Tally the lines below that contain the word "fell", then give the tally and nothing more.
===== Stored data
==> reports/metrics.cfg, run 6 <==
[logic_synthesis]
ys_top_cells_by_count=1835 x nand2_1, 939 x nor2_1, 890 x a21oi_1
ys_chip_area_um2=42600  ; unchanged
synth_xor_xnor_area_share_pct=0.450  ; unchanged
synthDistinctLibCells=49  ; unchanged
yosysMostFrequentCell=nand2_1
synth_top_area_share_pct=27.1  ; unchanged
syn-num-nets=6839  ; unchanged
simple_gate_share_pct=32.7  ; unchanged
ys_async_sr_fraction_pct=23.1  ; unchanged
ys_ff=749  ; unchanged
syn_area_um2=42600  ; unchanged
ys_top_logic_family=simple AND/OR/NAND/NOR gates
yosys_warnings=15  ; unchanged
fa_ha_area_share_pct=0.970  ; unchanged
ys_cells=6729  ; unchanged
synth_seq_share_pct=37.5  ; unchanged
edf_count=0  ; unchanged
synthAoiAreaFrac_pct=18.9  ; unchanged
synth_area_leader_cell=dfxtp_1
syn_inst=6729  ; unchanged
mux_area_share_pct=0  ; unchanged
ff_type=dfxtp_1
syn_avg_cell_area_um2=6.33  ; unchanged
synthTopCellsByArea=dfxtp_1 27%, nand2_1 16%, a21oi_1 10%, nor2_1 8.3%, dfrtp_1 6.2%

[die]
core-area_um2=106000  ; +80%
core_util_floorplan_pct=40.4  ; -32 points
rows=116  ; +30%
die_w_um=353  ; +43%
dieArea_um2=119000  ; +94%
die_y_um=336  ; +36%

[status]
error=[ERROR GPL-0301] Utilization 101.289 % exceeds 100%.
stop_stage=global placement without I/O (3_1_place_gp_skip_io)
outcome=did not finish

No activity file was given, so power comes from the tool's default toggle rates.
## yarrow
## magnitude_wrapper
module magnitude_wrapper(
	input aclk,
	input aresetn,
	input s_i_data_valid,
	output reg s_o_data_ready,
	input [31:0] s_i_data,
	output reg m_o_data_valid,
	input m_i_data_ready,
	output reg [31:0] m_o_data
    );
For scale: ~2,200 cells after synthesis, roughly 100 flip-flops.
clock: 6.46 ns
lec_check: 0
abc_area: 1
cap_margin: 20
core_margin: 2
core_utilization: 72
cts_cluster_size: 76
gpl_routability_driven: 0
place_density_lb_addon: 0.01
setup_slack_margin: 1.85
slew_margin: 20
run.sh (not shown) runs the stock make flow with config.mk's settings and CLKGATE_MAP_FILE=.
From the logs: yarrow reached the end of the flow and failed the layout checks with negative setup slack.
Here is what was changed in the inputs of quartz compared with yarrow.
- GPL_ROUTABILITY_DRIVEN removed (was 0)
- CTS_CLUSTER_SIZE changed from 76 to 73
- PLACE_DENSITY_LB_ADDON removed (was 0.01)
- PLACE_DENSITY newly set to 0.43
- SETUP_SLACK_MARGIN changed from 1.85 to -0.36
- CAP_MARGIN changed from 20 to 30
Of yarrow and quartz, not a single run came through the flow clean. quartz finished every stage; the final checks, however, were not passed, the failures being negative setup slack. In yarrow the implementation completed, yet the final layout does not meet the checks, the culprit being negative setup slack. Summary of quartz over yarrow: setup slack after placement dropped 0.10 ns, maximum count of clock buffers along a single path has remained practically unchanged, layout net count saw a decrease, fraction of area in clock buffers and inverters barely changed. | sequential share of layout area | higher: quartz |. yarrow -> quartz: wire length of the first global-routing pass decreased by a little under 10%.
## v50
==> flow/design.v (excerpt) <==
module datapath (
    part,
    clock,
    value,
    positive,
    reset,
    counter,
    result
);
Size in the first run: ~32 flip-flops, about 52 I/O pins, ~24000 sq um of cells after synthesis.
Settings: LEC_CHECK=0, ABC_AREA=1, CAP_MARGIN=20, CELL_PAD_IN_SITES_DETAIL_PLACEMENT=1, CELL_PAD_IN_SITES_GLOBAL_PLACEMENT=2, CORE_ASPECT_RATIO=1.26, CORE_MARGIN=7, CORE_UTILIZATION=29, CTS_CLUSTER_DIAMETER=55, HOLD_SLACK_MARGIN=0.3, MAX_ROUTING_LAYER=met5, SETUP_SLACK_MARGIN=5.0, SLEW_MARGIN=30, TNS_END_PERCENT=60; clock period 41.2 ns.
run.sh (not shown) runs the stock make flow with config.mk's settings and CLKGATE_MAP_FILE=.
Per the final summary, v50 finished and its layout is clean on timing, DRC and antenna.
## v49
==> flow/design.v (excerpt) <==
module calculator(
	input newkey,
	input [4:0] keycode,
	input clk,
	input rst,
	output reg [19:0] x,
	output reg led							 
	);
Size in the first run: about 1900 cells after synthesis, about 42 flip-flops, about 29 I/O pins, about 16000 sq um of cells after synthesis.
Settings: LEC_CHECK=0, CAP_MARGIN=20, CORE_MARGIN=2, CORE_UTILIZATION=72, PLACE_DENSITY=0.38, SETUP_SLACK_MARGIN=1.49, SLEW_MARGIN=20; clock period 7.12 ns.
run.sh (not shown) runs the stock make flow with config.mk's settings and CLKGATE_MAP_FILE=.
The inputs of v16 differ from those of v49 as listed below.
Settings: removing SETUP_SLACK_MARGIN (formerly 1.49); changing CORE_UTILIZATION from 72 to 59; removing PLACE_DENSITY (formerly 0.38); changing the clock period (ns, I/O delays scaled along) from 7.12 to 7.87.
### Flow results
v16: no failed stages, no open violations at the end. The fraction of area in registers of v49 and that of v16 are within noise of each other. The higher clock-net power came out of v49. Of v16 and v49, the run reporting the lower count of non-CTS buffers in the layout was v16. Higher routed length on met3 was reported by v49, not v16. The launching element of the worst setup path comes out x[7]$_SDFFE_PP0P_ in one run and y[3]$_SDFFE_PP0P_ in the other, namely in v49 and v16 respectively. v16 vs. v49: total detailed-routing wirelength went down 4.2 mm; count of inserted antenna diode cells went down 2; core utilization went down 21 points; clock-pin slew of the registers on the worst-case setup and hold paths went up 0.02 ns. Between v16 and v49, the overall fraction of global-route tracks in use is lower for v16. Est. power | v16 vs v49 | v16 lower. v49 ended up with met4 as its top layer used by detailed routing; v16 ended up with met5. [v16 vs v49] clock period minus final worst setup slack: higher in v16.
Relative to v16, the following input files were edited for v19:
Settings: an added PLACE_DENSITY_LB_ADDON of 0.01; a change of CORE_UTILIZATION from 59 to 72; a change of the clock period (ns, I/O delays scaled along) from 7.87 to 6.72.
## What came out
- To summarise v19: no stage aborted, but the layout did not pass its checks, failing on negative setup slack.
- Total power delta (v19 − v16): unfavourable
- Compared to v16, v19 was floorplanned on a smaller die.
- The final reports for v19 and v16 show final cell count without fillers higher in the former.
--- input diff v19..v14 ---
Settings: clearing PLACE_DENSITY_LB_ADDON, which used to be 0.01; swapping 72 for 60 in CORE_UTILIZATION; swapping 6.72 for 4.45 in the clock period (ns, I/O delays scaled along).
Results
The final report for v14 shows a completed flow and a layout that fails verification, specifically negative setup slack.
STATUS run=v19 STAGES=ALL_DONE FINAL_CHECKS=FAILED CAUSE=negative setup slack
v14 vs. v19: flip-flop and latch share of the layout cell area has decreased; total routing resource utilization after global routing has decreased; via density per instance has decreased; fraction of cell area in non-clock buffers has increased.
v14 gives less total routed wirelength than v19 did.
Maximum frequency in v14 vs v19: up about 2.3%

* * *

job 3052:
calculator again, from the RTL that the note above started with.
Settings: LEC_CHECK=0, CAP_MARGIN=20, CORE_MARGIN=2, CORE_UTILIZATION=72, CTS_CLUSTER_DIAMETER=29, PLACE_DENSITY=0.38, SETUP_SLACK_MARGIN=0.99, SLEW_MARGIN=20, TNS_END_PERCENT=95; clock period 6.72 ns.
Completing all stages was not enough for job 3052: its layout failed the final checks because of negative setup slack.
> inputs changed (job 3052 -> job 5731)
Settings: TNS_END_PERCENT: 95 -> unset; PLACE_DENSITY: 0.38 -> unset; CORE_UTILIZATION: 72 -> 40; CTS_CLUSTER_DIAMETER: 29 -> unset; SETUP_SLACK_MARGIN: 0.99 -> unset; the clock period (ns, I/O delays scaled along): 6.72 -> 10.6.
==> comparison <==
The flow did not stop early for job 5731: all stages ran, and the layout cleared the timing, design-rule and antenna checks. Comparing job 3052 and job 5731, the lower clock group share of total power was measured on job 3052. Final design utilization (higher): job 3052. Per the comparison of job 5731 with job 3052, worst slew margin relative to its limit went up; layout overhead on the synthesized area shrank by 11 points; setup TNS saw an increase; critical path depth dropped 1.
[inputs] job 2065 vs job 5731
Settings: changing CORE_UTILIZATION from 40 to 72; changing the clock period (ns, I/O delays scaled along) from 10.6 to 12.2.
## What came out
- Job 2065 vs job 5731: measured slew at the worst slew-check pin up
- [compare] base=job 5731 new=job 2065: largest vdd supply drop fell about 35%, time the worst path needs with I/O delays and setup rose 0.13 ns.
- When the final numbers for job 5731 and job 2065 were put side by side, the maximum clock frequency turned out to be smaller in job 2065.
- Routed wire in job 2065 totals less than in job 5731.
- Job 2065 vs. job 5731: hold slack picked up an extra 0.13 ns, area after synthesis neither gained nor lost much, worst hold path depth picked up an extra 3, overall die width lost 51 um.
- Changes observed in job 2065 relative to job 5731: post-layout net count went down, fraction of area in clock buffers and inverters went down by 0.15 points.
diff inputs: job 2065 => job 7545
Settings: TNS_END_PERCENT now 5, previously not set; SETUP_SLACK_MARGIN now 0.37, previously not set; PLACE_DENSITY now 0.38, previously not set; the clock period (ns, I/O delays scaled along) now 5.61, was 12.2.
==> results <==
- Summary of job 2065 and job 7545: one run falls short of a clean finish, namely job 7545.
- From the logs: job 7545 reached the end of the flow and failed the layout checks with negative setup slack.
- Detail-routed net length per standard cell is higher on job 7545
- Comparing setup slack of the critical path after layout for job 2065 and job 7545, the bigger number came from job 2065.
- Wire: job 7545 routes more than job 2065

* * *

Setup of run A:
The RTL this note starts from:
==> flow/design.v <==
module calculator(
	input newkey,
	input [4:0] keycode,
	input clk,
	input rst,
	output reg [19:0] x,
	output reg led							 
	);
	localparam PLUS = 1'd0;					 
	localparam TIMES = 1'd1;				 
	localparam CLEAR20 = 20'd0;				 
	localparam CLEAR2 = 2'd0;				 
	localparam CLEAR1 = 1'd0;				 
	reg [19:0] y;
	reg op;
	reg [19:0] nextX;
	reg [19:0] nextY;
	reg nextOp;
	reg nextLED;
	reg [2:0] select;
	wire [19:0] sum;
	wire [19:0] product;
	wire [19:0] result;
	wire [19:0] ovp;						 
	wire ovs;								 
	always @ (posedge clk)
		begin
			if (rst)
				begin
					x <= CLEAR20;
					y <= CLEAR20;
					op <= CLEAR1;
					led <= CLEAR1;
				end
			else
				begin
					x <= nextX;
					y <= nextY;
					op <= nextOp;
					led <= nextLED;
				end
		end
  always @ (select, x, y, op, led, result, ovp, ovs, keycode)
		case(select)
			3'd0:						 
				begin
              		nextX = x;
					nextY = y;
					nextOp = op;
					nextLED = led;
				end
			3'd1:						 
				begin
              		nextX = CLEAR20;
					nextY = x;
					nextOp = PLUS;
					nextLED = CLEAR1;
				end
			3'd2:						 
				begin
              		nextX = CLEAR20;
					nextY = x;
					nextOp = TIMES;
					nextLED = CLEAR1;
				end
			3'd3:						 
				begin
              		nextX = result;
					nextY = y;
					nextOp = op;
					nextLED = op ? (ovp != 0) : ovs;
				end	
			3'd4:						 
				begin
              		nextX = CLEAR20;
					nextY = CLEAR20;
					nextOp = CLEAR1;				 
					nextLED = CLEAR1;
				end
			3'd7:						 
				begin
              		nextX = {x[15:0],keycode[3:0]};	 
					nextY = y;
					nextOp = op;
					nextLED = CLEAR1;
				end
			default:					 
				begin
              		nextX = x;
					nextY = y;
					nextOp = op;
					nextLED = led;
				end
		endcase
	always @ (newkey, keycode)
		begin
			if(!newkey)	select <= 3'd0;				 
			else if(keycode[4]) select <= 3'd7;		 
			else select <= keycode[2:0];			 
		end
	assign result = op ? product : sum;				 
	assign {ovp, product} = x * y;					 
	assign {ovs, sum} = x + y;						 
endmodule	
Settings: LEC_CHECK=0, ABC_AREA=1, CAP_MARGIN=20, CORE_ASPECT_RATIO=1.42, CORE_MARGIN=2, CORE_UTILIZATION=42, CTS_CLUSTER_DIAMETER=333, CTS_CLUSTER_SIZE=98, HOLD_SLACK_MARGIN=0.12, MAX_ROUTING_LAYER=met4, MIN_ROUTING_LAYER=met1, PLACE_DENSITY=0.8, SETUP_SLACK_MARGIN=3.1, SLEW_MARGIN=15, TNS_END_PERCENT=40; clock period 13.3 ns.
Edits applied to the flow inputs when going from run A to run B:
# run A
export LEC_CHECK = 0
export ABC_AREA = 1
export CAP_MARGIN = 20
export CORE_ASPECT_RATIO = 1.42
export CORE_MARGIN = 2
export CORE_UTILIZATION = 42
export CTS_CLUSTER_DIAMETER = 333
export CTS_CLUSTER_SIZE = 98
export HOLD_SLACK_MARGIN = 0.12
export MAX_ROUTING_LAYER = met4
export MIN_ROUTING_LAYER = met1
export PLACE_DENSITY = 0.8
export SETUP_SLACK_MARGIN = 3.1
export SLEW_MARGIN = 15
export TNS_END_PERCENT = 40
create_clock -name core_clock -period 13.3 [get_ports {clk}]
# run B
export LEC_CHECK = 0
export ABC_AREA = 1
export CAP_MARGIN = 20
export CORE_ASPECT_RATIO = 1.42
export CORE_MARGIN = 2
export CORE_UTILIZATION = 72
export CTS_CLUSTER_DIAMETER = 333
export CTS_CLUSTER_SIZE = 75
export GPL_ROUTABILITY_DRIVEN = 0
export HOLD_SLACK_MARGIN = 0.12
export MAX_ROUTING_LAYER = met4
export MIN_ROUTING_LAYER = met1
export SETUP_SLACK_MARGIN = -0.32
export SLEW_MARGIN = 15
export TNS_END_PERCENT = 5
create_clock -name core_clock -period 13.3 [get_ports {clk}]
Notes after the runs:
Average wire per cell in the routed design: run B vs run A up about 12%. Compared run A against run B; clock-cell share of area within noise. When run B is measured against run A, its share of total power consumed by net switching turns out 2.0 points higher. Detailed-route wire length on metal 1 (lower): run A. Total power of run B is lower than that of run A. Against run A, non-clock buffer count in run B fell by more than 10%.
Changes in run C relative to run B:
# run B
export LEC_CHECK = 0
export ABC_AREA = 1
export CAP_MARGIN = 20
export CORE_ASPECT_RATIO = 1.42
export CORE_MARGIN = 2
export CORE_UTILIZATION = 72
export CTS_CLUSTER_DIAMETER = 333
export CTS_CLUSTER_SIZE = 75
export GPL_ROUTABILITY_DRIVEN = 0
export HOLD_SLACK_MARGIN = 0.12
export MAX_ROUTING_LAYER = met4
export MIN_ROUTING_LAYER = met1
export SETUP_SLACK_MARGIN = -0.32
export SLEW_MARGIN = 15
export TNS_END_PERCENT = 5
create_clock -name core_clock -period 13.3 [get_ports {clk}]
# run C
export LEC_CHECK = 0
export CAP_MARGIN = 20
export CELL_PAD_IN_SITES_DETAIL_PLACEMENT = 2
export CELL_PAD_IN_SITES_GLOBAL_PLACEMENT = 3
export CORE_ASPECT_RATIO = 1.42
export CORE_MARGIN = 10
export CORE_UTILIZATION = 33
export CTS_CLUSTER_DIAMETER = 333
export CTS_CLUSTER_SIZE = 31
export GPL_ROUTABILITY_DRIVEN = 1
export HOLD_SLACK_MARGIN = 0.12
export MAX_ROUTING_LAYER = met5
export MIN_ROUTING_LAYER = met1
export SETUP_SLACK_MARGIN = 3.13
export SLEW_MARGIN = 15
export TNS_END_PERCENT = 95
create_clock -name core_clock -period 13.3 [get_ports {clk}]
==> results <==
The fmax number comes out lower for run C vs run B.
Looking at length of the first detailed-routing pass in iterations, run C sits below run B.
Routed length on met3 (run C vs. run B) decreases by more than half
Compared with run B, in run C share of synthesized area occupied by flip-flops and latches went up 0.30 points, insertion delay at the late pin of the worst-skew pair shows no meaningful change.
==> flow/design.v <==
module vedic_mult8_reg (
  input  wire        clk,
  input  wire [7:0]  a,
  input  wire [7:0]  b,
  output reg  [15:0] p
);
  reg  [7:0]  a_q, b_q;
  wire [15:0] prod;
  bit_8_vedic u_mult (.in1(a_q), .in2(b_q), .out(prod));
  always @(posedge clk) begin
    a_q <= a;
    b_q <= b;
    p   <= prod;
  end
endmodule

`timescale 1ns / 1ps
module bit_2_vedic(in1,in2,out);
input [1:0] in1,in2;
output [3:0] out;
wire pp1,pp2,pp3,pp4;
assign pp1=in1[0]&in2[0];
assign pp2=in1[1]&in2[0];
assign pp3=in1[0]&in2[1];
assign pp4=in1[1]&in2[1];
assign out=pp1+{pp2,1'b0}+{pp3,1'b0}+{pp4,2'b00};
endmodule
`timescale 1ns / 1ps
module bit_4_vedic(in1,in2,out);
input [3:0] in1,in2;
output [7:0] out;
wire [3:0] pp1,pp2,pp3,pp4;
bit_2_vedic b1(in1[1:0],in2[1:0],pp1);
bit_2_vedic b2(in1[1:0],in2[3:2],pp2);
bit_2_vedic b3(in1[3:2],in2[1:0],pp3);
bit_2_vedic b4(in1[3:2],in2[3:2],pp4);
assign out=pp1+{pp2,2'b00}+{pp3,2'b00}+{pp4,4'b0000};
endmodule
==========
> Answer for the task
2